`config.mk`:
```
export PLATFORM = sky130hd
export DESIGN_NAME = pport_uart_cfg
export DESIGN_NICKNAME = d
export VERILOG_FILES = /design/src/hw/pport_uart_cfg_pkg.sv /design/src/hw/pport_uart_cfg.sv
export VERILOG_INCLUDE_DIRS = /design/src /design/src/hw
export SDC_FILE = /design/constraint.sdc
export NUM_CORES = 1
export LEC_CHECK = 0
export BUFFER_PORTS_ARGS = -buffer_cell sky130_fd_sc_hd__buf_2
export CORE_ASPECT_RATIO = 0.6
export CORE_UTILIZATION = 48
export CTS_BUF_LIST = sky130_fd_sc_hd__clkbuf_4 sky130_fd_sc_hd__clkbuf_8 sky130_fd_sc_hd__clkbuf_16
export CTS_CLUSTER_DIAMETER = 200
export CTS_CLUSTER_SIZE = 24
export DETAILED_ROUTE_END_ITERATION = 7
export PLACE_DENSITY = 0.78
export SYNTH_ARGS = -nofsm -noshare
export SYNTH_HDL_FRONTEND = slang
export SYNTH_SLANG_ARGS = --single-unit
export TNS_END_PERCENT = 1
```
`constraint.sdc`:
```
create_clock -name mclk -period 2.16 [get_ports mclk]
set_input_delay 0 -clock mclk [delete_from_list [all_inputs] [get_ports mclk]]
set_output_delay 0 -clock mclk [all_outputs]
set_load 0.005 [all_outputs]
```
`src/hw/pport_uart_cfg_defines.svh`:
```
// register indices, byte addresses, field positions, reset values, timing
// assumes: included by bare name; byte address is four times the index
`ifndef PPORT_UART_CFG_DEFINES_SVH
`define PPORT_UART_CFG_DEFINES_SVH

// ----------------------------------------------------------------
// register indices and logical device numbers
// ----------------------------------------------------------------
`define IDX_LD_SELECT 8'h07
`define IDX_STATUS 8'h08
`define IDX_PP_CTRL 8'hf0
`define IDX_PP_ROUTE 8'hf1
`define IDX_SP1_OPT 8'hf0
`define LD_PPORT 8'h03
`define LD_SERIAL1 8'h04
`define BYTE_ADDR(idx) (12'(idx) << 2)

// ----------------------------------------------------------------
// reset values
// ----------------------------------------------------------------
`define RST_PP_CTRL 8'h3c
`define RST_PP_ROUTE 8'h00
`define RST_SP1_OPT 8'h00
`define RST_LD_SELECT 8'h00

// ----------------------------------------------------------------
// field positions
// ----------------------------------------------------------------
`define PP_MODE_LSB 0
`define PP_THR_LSB 3
`define PP_STYLE_BIT 7
`define ROUTE_DMA_LSB 0
`define ROUTE_IRQ_LSB 3
`define ROUTE_USED_MASK 8'h3f
`define SP1_MIDI_BIT 0
`define SP1_HS_BIT 1
`define SP1_SHARE_BIT 7

// ----------------------------------------------------------------
// protocol codes and timing
// ----------------------------------------------------------------
`define PP_MODE_PRINTER 3'h4
`define PP_MODE_SPP 3'h0
`define AXI_OKAY 2'h0
`define AXI_SLVERR 2'h2
`define MCLK_MHZ 40
`define PP_PULSE_NS 100
`define PP_PULSE_CYC ((`PP_PULSE_NS * `MCLK_MHZ + 999) / 1000)

`endif

```
`src/hw/pport_uart_cfg_pkg.sv`:
```
// types shared by the configuration block and its bench
// assumes: constants live in pport_uart_cfg_defines.svh
package pport_uart_cfg_pkg;
   typedef logic [2:0] pp_mode_t;
   typedef logic [3:0] irq_line_t;
   typedef enum logic [2:0] {sel_none, sel_ld, sel_stat, sel_pp, sel_route,
      sel_sp1} reg_sel_t;
   typedef enum logic [1:0] {irq_idle, irq_pulse, irq_hold} pulse_state_t;
endpackage

```
`src/hw/pport_uart_cfg.sv`:
```
// parallel port and serial port 1 logical device configuration bank
// assumes: AXI4-Lite master, one clock mclk, synchronous reset rst,
// pin inputs synchronous to mclk, pin enables resolved outside
//
// Functional notes
// RULE1 - three-bit field picks parallel port mode; printer mode 100 at reset
// RULE2 - four-bit FIFO threshold field, reset value 0111
// RULE3 - style one: interrupt pin pulses low then floats
// RULE4 - style zero: interrupt pin follows acknowledge level in advanced modes
// RULE5 - style bit ignored in printer and standard bidirectional modes
// RULE6 - DMA field: 000 jumpered channel, 001-011 channels 1-3
// RULE7 - IRQ field: 000 jumpered, then lines 7,9,10,11,14,15,5
// RULE8 - routing bits 7:6 drop writes and read zero
// RULE9 - DMA and IRQ routing mirrored to port's read-only config B
// RULE10 - serial option bit 0 enables instrument interface, reset zero
// RULE11 - serial option bit 1 enables high speed, reset zero
// RULE12 - software writes zero to serial option bits 6:2
// RULE13 - serial option bit 7 makes both UARTs share one line
// RULE14 - separate lines: pin floats when gate 0, else drives request
// RULE15 - shared: pins float if no gate set, else OR gated requests
// RULE16 - reset values load on reset; access needs own device selected
// RULE17 - read-write fields read back last write; reserved bits read zero; serial option bits 6:2 store and read back what was written
//
// The AXI4-Lite slave port is this design's own decision.
`timescale 1ns/1ps
`include "pport_uart_cfg_defines.svh"

module pport_uart_cfg #(
   parameter int ADDR_W = 12
) (
   input wire logic mclk,
   input wire logic rst,
   input wire logic [ADDR_W-1:0] awaddr,
   input wire logic awvalid,
   output logic awready,
   input wire logic [31:0] wdata,
   input wire logic [3:0] wstrb,
   input wire logic wvalid,
   output logic wready,
   output logic [1:0] bresp,
   output logic bvalid,
   input wire logic bready,
   input wire logic [ADDR_W-1:0] araddr,
   input wire logic arvalid,
   output logic arready,
   output logic [31:0] rdata,
   output logic [1:0] rresp,
   output logic rvalid,
   input wire logic rready,
   input wire logic ack_n,
   input wire logic pp_irq_req,
   input wire logic uart1_req,
   input wire logic uart2_req,
   input wire logic uart1_gate,
   input wire logic uart2_gate,
   output pport_uart_cfg_pkg::pp_mode_t pp_mode,
   output logic [3:0] fifo_threshold,
   output logic interrupt_output_style,
   output logic [2:0] cfgb_dma_sel,
   output logic [2:0] cfgb_irq_sel,
   output pport_uart_cfg_pkg::irq_line_t irq_line_num,
   output logic midi_en,
   output logic high_speed_en,
   output logic share_irq,
   output logic port_interrupt_output_o,
   output logic port_interrupt_output_oe,
   output logic uart1_irq_o,
   output logic uart1_irq_oe,
   output logic uart2_irq_o,
   output logic uart2_irq_oe
);
   import pport_uart_cfg_pkg::*;

   localparam int PULSE_CYC = `PP_PULSE_CYC < 1 ? 1 : `PP_PULSE_CYC;

   // ----------------------------------------------------------------
   // address decode
   // ----------------------------------------------------------------
   logic [7:0] ld_q, ld_d;

   // the shared index only maps to the device that is selected
   function automatic reg_sel_t decode(input logic [ADDR_W-1:0] a,
                                       input logic [7:0] ld);
      reg_sel_t s;
      s = sel_none;
      if (a == ADDR_W'(`BYTE_ADDR(`IDX_LD_SELECT))) begin
         s = sel_ld;
      end else if (a == ADDR_W'(`BYTE_ADDR(`IDX_STATUS))) begin
         s = sel_stat;
      end else if (ld == `LD_PPORT) begin // [RULE16]
         if (a == ADDR_W'(`BYTE_ADDR(`IDX_PP_CTRL))) begin
            s = sel_pp;
         end else if (a == ADDR_W'(`BYTE_ADDR(`IDX_PP_ROUTE))) begin
            s = sel_route;
         end
      end else if (ld == `LD_SERIAL1 &&
                   a == ADDR_W'(`BYTE_ADDR(`IDX_SP1_OPT))) begin
         s = sel_sp1; // [RULE16]
      end
      return s;
   endfunction

   // ----------------------------------------------------------------
   // write channel and configuration registers
   // ----------------------------------------------------------------
   logic aw_got_q, aw_got_d, w_got_q, w_got_d;
   logic [ADDR_W-1:0] waddr_q, waddr_d;
   logic [7:0] wbyte_q, wbyte_d;
   logic wlane_q, wlane_d;
   logic bvalid_q, bvalid_d;
   logic [1:0] bresp_q, bresp_d;
   logic [7:0] pp_ctrl_q, pp_ctrl_d, route_q, route_d, sp1_q, sp1_d;
   logic wr_fire;
   reg_sel_t wsel;

   assign awready = !aw_got_q && !bvalid_q;
   assign wready = !w_got_q && !bvalid_q;
   assign wr_fire = aw_got_q && w_got_q && !bvalid_q;
   assign wsel = decode(waddr_q, ld_q);

   // address and data are latched apart so either may come first
   always_comb begin
      aw_got_d = aw_got_q;
      w_got_d = w_got_q;
      waddr_d = waddr_q;
      wbyte_d = wbyte_q;
      wlane_d = wlane_q;
      bvalid_d = bvalid_q;
      bresp_d = bresp_q;
      ld_d = ld_q;
      pp_ctrl_d = pp_ctrl_q;
      route_d = route_q;
      sp1_d = sp1_q;
      if (awvalid && awready) begin
         aw_got_d = 1'b1;
         waddr_d = awaddr;
      end
      if (wvalid && wready) begin
         w_got_d = 1'b1;
         wbyte_d = wdata[7:0];
         wlane_d = wstrb[0];
      end
      if (bvalid_q && bready) begin
         bvalid_d = 1'b0;
      end
      if (wr_fire) begin
         aw_got_d = 1'b0;
         w_got_d = 1'b0;
         bvalid_d = 1'b1;
         bresp_d = (wsel == sel_none || wsel == sel_stat) ?
                   `AXI_SLVERR : `AXI_OKAY;
         // only the low lane carries these 8-bit registers
         if (wlane_q) begin
            case (wsel)
               sel_ld: ld_d = wbyte_q;
               sel_pp: pp_ctrl_d = wbyte_q; // [RULE1] [RULE2] [RULE17]
               sel_route: route_d = wbyte_q & `ROUTE_USED_MASK; // [RULE8]
               sel_sp1: sp1_d = wbyte_q; // [RULE10] [RULE11] [RULE13]
               default: ;
            endcase
         end
      end
   end

   // register stage; reset loads every documented default
   always_ff @(posedge mclk) begin
      if (rst) begin
         aw_got_q <= 1'b0;
         w_got_q <= 1'b0;
         waddr_q <= '0;
         wbyte_q <= 8'h00;
         wlane_q <= 1'b0;
         bvalid_q <= 1'b0;
         bresp_q <= `AXI_OKAY;
         ld_q <= `RST_LD_SELECT;
         pp_ctrl_q <= `RST_PP_CTRL; // [RULE16]
         route_q <= `RST_PP_ROUTE;
         sp1_q <= `RST_SP1_OPT;
      end else begin
         aw_got_q <= aw_got_d;
         w_got_q <= w_got_d;
         waddr_q <= waddr_d;
         wbyte_q <= wbyte_d;
         wlane_q <= wlane_d;
         bvalid_q <= bvalid_d;
         bresp_q <= bresp_d;
         ld_q <= ld_d;
         pp_ctrl_q <= pp_ctrl_d;
         route_q <= route_d;
         sp1_q <= sp1_d;
      end
   end

   assign bvalid = bvalid_q;
   assign bresp = bresp_q;

   // ----------------------------------------------------------------
   // configuration outputs
   // ----------------------------------------------------------------
   assign pp_mode = pp_ctrl_q[`PP_MODE_LSB +: 3]; // [RULE1]
   assign fifo_threshold = pp_ctrl_q[`PP_THR_LSB +: 4]; // [RULE2]
   assign interrupt_output_style = pp_ctrl_q[`PP_STYLE_BIT];
   assign cfgb_dma_sel = route_q[`ROUTE_DMA_LSB +: 3]; // [RULE6] [RULE9]
   assign cfgb_irq_sel = route_q[`ROUTE_IRQ_LSB +: 3]; // [RULE9]
   assign midi_en = sp1_q[`SP1_MIDI_BIT]; // [RULE10]
   assign high_speed_en = sp1_q[`SP1_HS_BIT]; // [RULE11]
   assign share_irq = sp1_q[`SP1_SHARE_BIT]; // [RULE13]

   // irq line number; zero means the jumpered line
   always_comb begin
      case (cfgb_irq_sel) // [RULE7]
         3'h1: irq_line_num = 4'h7;
         3'h2: irq_line_num = 4'h9;
         3'h3: irq_line_num = 4'ha;
         3'h4: irq_line_num = 4'hb;
         3'h5: irq_line_num = 4'he;
         3'h6: irq_line_num = 4'hf;
         3'h7: irq_line_num = 4'h5;
         default: irq_line_num = 4'h0;
      endcase
   end

   // ----------------------------------------------------------------
   // parallel port interrupt pin
   // ----------------------------------------------------------------
   pulse_state_t pst_q, pst_d;
   logic [7:0] pcnt_q, pcnt_d;
   logic req_q, pio_q, pio_d, poe_q, poe_d;
   logic legacy, pulse_mode;

   assign legacy = pp_mode == `PP_MODE_PRINTER || pp_mode == `PP_MODE_SPP;
   assign pulse_mode = !legacy && interrupt_output_style;

   // pulse low for a fixed time on each new request, then float
   always_comb begin
      pst_d = pst_q;
      pcnt_d = pcnt_q;
      case (pst_q)
         irq_idle: if (pulse_mode && pp_irq_req && !req_q) begin
            pst_d = irq_pulse;
            pcnt_d = 8'(PULSE_CYC - 1);
         end
         irq_pulse: if (pcnt_q == 8'h00) begin
            pst_d = irq_hold;
         end else begin
            pcnt_d = pcnt_q - 8'h01;
         end
         irq_hold: if (!pp_irq_req) begin
            pst_d = irq_idle;
         end
         default: pst_d = irq_idle;
      endcase
      if (!pulse_mode) begin
         pst_d = irq_idle;
      end
      if (legacy) begin
         pio_d = pp_irq_req; // style ignored here [RULE5]
         poe_d = 1'b1;
      end else if (interrupt_output_style) begin
         pio_d = 1'b0; // [RULE3]
         poe_d = pst_d == irq_pulse;
      end else begin
         pio_d = ack_n; // [RULE4]
         poe_d = 1'b1;
      end
   end

   // pin is registered so its level never glitches on a decode change
   always_ff @(posedge mclk) begin
      if (rst) begin
         pst_q <= irq_idle;
         pcnt_q <= 8'h00;
         req_q <= 1'b0;
         pio_q <= 1'b0;
         poe_q <= 1'b0;
      end else begin
         pst_q <= pst_d;
         pcnt_q <= pcnt_d;
         req_q <= pp_irq_req;
         pio_q <= pio_d;
         poe_q <= poe_d;
      end
   end

   assign port_interrupt_output_o = pio_q;
   assign port_interrupt_output_oe = poe_q;

   // ----------------------------------------------------------------
   // uart interrupt pins
   // ----------------------------------------------------------------
   logic u1o_q, u1o_d, u1e_q, u1e_d, u2o_q, u2o_d, u2e_q, u2e_d;
   logic any_gate, any_req;

   assign any_gate = uart1_gate || uart2_gate;
   assign any_req = (uart1_req && uart1_gate) || (uart2_req && uart2_gate);

   // separate lines follow each gate; shared lines merge both
   always_comb begin
      if (share_irq) begin
         u1e_d = any_gate; // [RULE15]
         u2e_d = any_gate;
         u1o_d = any_req;
         u2o_d = any_req;
      end else begin
         u1e_d = uart1_gate; // [RULE14]
         u2e_d = uart2_gate;
         u1o_d = uart1_req && uart1_gate;
         u2o_d = uart2_req && uart2_gate;
      end
   end

   // registered pin levels
   always_ff @(posedge mclk) begin
      if (rst) begin
         u1o_q <= 1'b0;
         u1e_q <= 1'b0;
         u2o_q <= 1'b0;
         u2e_q <= 1'b0;
      end else begin
         u1o_q <= u1o_d;
         u1e_q <= u1e_d;
         u2o_q <= u2o_d;
         u2e_q <= u2e_d;
      end
   end

   assign uart1_irq_o = u1o_q;
   assign uart1_irq_oe = u1e_q;
   assign uart2_irq_o = u2o_q;
   assign uart2_irq_oe = u2e_q;

   // ----------------------------------------------------------------
   // read channel
   // ----------------------------------------------------------------
   logic rvalid_q, rvalid_d;
   logic [31:0] rdata_q, rdata_d;
   logic [1:0] rresp_q, rresp_d;
   reg_sel_t rsel;

   assign arready = !rvalid_q;
   assign rsel = decode(araddr, ld_q);

   // one read in flight; data is captured at the address handshake
   always_comb begin
      rvalid_d = rvalid_q;
      rdata_d = rdata_q;
      rresp_d = rresp_q;
      if (rvalid_q && rready) begin
         rvalid_d = 1'b0;
      end
      if (arvalid && arready) begin
         rvalid_d = 1'b1;
         rresp_d = `AXI_OKAY;
         case (rsel)
            sel_ld: rdata_d = {24'h0, ld_q};
            sel_stat: rdata_d = {26'h0, u2o_q, u2e_q, u1o_q, u1e_q,
                                 pio_q, poe_q};
            sel_pp: rdata_d = {24'h0, pp_ctrl_q}; // [RULE17]
            sel_route: rdata_d = {24'h0, route_q}; // [RULE8]
            sel_sp1: rdata_d = {24'h0, sp1_q}; // [RULE12]
            default: begin
               rdata_d = 32'h0;
               rresp_d = `AXI_SLVERR;
            end
         endcase
      end
   end

   // read response registers
   always_ff @(posedge mclk) begin
      if (rst) begin
         rvalid_q <= 1'b0;
         rdata_q <= 32'h0;
         rresp_q <= `AXI_OKAY;
      end else begin
         rvalid_q <= rvalid_d;
         rdata_q <= rdata_d;
         rresp_q <= rresp_d;
      end
   end

   assign rvalid = rvalid_q;
   assign rdata = rdata_q;
   assign rresp = rresp_q;
endmodule

```
==> run metrics, run 1 <==
Hold Startpoint arvalid; fin nets 617; Initial DRC Count 271; Hold Slack 0.05109 ns; # setup viols final 0; YS warnings 0; vias 3444; worst path required time 2.38 ns; Setup Buffers After CTS 0; PortBufs 87; initial core utilization 50.83%; number of global-route vias before repair 3145; Worst R2R End pp_ctrl_q[4]; first-pass GRT wire length 15660 um; CP startpoint kind register; Worst R2R Start ld_q[3]; Mapped Area between 0.003 and 0.004 mm^2; Avg Inst Size Synth 8.912 um^2; initial antenna violation count 0; clk sink count 82; Hold EP rresp[1]; root buf cell clkbuf_16; grt ovf 0; Syn-to-layout area delta 29.11%; CP max stage delay 0.59 ns; FP Rows 24; via-per-instance ratio 5.298; GP Congestion 0.7887; TritonCTS clock tree built; drt pass-1 iters 5; H-tree Lvls 3; leakage 2.212 nW; worst path bufs/invs 1; Max-Cap Viols 0; Crit Path Max Fanout 12; # IOs 141; total negative setup slack 0 ns; FF-to-FF path depth 5; slowest CP cell or4_4; r2r setup slk 0.08 ns; outcome complete, no violations; Num CTS Buffers 9; clock buffer depth 2; Rel. slew slack a little under three fifths; Clk Latency, worst-skew pair 0.33 ns; die area 0.008224 mm^2; register area share after synthesis 43.54%; delay-heaviest family, CP simple AND/OR/NAND/NOR gates; layout cell share with drive strength beyond 1 24.18%; dpl hpwl 7079 um; Core Box Area 0.007417 mm^2; clock slew at reported path FFs 0.06 ns; Main synth FF type dfxtp_1; cell count after synthesis 423; Max Slew Vio Count 0; Diodes inserted 0; asr flop ratio synth 0%; crit end category register; WP data arrival around 2.3 ns; total global-route track usage ~25%; Synth cell types 50; largest net degree at the start of global routing 29; EDFF count, synth 0; final hold vios 0; maximum VDD drop 0.4554 mV; Antenna Violating Nets Remaining 0; crit-path cells or4_4, nor4_4, nand4_1, buf_4, a211o_1; WL/cell 15.28 um; highest clock rate 0.4818 GHz; die extent in x between 100 and 150 um; Worst Skew 0.007718 ns; post-route minimum period 2.075 ns; hold path cells 4; synthesized flop and latch total 82; residual DRC count 0; Hold Path Class primary input to register; die extent in y 70.65 um; Least-Margin Pin Slew 0.6567 ns; Total Routed Length 9929 um; final period utilization 96.08%; Crit Path Class register to register; Pwr Density approximately 710 mW/mm^2; RSZ-0062 raised after global routing no
-- power breakdown --
group	internal, W	total, W	switching [W]
combinational	0.000133	0.000290	0.000157
sequential	0.00156	0.00160	0.0000425
clock	0.000998	0.00157	0.000574
-- synth_stat cells (all sizes together) (5+ instances only) --
cell | n | area, um^2
dfxtp | 82 | 1642
nor2 | 53 | 198.9
nand2 | 47 | 176.4
buf | 36 | 240.2
a21oi | 29 | 145.1
mux2i | 26 | 260.3
a22oi | 13 | 97.59
nand3 | 12 | 60.06
clkbuf | 10 | 37.54
nor3 | 10 | 50.05
a22o | 8 | 70.07
inv | 8 | 30.03
o21ai | 8 | 51.30
mux2 | 7 | 78.83
nor4 | 7 | 103.9
o22ai | 6 | 37.54
nor2b | 5 | 31.28
or4 | 5 | 41.29
xor2 | 5 | 43.79
-- metrics by stage --
| step | instances | total power (W) | instance area [um^2] | utilization, % | setup slack, ns |
|---|---|---|---|---|---|
| finish | 650 | 0.003461 | 4867 | 65.62 | 0.08459 |
| global route | 650 | 0.003584 | 4867 | 65.62 | 0.008685 |
| CTS | 650 | 0.003481 | 4861 | 65.54 | 0.09522 |
| detailed placement | 604 | 0.001868 | 4234 | 57.08 | 0.1033 |
| global placement | 604 | 0.001858 | 4234 | 57.08 | 0.1950 |
| floorplan | 448 | 0.001796 | 3864 | - | 0.2210 |
-- cells in the final DEF, fill, tap and decap left out, drive strengths merged, types with 5 or more instances in the layout --
cell and count:
mux2i 26, buf 98, nor2 53, a21oi 29
dfxtp 82, or4 5, dlygate4sd3 32, nor3 10
o22ai 6, conb 26, a22oi 13, nand3 12
inv 8, o21ai 8, mux2 7, xor2 5
nor4 7, a22o 8, nand2 47, clkbuf 9
nor2b 5
-- how the worst max path moves through the flow --
stage | from | endpoint | slack (ns) | cells past startpoint
floorplan | ld_q[3] | pp_ctrl_q[2] | 0.22 | 5
global placement | ld_q[3] | pp_ctrl_q[5] | 0.20 | 5
detailed placement | ld_q[3] | pp_ctrl_q[4] | 0.10 | 5
CTS | ld_q[3] | pp_ctrl_q[4] | 0.1 | 5
global route | ld_q[4] | route_q[4] | 0.009 | 6
finish | ld_q[3] | pp_ctrl_q[4] | 0.08 | 5
-- layer usage --
| metal | GRT usage, % | up-vias | wire, um |
|---|---|---|---|
| met1 | 36.01 | 1603 | 4654 |
| li1 | - | 1679 | - |
| met3 | 5.741 | 12 | 886 |
| met5 | 0 | - | 0 |
| met4 | 7.835 | 0 | 80 |
| met2 | 37.21 | 150 | 4307 |
-- tightest hold or removal path, cell delays in order --
cell and delay (ns):
buf_2 0.09, nand2_1 0.10, nand2_1 0.09, a21oi_1 0.05
-- cells by family after synthesis --
kind of cell / share of synthesized area [%]
AO/OA/AOI/OAI: 14.84
flip-flops: 43.54
adder cells (fa/ha/maj): 0.3318
multiplexers: 8.994
other: 0.09947
XOR/XNOR: 1.162
AND/OR/NAND/NOR: 22.87
buffers and inverters: 8.164
-- state kept, by name, indices dropped and copies added (netlist names), 2 cells and up --
signal and cells:
ld_q 8, pcnt_q 8, pp_ctrl_q 8, pst_q 2
rdata 8, route_q 6, sp1_q 8, waddr_q 12
wbyte_q 8
-- cell type report --
class / instances / area, um^2
clock inverter: 5 / 81.33
fill: 610 / 2550
tap: 104 / 130.1
clock buffer: 9 / 225.2
inverter: 8 / 30.03
timing repair buffer: 130 / 838.3
multi-input combinational: 312 / 1921
sequential: 82 / 1642
-- repair_timing --
action / 4_1_cts / 5_1_grt
gates resized for setup: 0 / 1
endpoints found under the hold margin: 29 / 0
endpoints found under the setup margin: 0 / 2
hold buffers: 32 / 0
Power figures use the tool's default switching activity.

+---+

Copy out every line from the material above in which the word "only" appears.

// RULE9 - DMA and IRQ routing mirrored to port's read-only config B
   // the shared index only maps to the device that is selected
         // only the low lane carries these 8-bit registers
-- synth_stat cells (all sizes together) (5+ instances only) --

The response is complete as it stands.